━━━ EXERCISE DATA ━━━

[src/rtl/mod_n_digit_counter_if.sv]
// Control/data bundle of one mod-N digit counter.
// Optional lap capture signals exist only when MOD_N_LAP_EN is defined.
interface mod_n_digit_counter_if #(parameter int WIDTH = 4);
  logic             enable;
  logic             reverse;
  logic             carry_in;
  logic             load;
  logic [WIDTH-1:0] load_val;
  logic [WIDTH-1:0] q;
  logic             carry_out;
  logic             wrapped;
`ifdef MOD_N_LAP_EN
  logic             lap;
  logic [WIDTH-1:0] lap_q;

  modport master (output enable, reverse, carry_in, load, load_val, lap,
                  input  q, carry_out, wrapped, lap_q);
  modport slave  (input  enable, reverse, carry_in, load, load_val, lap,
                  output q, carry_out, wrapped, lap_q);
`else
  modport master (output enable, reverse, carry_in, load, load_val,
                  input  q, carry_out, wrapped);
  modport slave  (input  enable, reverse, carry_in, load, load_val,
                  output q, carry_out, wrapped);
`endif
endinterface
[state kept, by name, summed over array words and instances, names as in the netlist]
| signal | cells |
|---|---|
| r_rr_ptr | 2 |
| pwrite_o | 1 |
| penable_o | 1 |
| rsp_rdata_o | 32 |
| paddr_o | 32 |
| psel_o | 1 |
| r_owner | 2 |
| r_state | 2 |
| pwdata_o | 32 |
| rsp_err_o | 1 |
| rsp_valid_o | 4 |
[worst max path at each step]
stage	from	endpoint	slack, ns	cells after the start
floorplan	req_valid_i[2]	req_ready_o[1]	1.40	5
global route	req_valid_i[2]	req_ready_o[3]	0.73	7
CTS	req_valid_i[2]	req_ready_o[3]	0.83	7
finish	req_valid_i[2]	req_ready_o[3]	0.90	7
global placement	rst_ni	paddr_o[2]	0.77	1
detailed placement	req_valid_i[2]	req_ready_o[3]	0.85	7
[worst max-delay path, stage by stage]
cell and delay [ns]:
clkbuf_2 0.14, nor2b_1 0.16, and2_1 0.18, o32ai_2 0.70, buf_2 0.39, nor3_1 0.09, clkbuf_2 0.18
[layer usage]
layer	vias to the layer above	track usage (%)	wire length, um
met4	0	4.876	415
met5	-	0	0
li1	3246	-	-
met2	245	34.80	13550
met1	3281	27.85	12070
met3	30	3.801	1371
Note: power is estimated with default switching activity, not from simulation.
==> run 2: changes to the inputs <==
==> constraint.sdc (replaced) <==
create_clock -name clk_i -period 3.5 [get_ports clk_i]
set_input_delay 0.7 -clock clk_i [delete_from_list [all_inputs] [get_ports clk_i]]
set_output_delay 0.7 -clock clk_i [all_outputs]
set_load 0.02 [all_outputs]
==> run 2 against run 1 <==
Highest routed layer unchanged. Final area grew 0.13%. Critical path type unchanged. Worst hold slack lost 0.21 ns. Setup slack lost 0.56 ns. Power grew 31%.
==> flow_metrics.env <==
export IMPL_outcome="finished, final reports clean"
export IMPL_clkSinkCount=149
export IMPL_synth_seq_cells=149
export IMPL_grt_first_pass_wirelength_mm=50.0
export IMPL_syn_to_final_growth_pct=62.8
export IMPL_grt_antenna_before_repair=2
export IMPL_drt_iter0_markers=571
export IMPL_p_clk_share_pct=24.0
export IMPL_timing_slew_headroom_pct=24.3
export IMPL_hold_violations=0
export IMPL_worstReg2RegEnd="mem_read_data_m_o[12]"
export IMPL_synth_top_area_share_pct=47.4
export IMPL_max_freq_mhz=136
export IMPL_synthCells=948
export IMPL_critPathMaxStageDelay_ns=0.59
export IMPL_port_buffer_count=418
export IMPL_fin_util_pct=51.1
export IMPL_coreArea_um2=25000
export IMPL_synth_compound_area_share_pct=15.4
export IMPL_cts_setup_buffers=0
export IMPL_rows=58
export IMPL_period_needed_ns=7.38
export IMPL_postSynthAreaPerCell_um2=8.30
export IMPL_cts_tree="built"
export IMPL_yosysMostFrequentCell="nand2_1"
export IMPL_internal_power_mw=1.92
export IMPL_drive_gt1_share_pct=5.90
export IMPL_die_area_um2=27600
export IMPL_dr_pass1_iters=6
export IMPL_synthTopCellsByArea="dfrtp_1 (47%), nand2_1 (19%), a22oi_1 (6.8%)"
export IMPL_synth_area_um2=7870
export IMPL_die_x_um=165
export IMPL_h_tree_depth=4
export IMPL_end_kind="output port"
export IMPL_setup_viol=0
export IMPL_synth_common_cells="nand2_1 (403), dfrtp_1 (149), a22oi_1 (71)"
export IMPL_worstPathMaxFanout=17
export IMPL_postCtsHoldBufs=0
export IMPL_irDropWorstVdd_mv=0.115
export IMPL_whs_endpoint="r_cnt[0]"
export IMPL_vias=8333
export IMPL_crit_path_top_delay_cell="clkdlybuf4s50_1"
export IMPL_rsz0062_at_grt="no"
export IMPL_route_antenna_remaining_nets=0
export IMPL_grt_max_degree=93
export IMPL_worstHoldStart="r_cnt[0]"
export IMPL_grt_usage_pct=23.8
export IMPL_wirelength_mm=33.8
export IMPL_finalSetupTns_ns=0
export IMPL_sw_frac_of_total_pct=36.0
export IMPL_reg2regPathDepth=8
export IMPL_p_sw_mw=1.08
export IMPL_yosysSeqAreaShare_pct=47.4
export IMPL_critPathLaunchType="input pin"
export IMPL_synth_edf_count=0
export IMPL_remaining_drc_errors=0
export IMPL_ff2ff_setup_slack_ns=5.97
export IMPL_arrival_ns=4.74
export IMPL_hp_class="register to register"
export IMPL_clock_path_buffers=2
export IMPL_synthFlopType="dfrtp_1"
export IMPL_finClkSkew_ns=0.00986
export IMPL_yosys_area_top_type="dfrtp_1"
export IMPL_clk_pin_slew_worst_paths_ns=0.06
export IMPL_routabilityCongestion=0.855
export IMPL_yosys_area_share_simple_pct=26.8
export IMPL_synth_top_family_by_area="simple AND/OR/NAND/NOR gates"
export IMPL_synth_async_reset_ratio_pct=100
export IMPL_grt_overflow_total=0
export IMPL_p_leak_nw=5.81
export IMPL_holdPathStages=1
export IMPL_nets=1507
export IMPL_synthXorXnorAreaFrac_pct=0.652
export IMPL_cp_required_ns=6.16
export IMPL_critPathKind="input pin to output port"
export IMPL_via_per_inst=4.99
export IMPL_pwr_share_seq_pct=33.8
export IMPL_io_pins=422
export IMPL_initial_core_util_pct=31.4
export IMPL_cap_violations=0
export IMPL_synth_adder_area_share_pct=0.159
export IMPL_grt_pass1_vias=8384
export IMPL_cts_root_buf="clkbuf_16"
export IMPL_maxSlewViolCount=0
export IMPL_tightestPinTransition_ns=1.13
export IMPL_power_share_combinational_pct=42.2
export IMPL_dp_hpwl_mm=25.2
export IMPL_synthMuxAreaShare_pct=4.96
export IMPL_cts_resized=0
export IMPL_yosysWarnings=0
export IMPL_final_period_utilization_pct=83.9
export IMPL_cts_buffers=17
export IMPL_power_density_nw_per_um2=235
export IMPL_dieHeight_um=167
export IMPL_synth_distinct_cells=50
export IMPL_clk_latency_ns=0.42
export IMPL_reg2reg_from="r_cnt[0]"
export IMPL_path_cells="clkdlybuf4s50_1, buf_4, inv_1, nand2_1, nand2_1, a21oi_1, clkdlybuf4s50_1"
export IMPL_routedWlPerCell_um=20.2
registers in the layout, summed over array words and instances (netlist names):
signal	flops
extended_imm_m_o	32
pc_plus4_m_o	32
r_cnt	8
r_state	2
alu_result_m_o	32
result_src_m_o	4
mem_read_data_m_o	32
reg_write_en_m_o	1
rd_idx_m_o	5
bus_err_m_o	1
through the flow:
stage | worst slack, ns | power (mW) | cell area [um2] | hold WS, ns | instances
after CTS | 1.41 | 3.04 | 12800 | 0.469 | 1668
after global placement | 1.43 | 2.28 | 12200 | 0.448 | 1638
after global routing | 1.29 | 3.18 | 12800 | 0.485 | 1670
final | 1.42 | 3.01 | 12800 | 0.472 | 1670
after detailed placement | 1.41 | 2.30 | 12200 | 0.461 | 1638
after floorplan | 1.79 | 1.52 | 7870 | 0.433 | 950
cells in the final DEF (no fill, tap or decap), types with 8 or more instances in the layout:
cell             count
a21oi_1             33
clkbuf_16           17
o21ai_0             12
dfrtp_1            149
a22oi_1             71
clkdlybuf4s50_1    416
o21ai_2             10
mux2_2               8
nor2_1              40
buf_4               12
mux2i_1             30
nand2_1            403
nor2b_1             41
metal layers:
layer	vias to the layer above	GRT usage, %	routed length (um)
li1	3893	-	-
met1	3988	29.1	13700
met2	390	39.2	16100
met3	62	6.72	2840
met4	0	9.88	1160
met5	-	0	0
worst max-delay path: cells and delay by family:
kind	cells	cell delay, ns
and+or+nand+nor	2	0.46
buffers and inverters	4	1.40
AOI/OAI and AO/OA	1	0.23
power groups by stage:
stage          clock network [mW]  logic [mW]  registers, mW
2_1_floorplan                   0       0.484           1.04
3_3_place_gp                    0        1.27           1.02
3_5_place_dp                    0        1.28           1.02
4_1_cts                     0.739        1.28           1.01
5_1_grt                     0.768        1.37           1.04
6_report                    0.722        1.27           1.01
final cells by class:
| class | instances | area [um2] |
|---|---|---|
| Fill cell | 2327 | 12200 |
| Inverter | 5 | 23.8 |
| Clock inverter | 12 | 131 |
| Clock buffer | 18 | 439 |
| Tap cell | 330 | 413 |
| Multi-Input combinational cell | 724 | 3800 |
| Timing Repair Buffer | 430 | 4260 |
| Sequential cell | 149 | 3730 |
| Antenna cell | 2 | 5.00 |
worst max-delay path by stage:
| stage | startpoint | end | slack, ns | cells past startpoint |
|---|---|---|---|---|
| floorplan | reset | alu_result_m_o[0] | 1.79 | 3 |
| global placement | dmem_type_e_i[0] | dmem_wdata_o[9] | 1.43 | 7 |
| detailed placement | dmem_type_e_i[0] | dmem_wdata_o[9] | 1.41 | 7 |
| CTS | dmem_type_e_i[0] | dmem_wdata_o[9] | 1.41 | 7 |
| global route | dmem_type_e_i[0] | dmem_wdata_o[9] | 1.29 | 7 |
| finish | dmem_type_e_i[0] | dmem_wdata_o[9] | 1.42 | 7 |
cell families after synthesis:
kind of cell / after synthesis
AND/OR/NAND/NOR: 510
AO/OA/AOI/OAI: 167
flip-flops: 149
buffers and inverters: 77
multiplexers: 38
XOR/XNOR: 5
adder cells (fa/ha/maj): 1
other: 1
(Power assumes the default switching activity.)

━━━

**EXERCISE DIRECTIONS:** Count the lines of the material above that contain the word "names", then give only that count.

**EXERCISE RESPONSE:** 2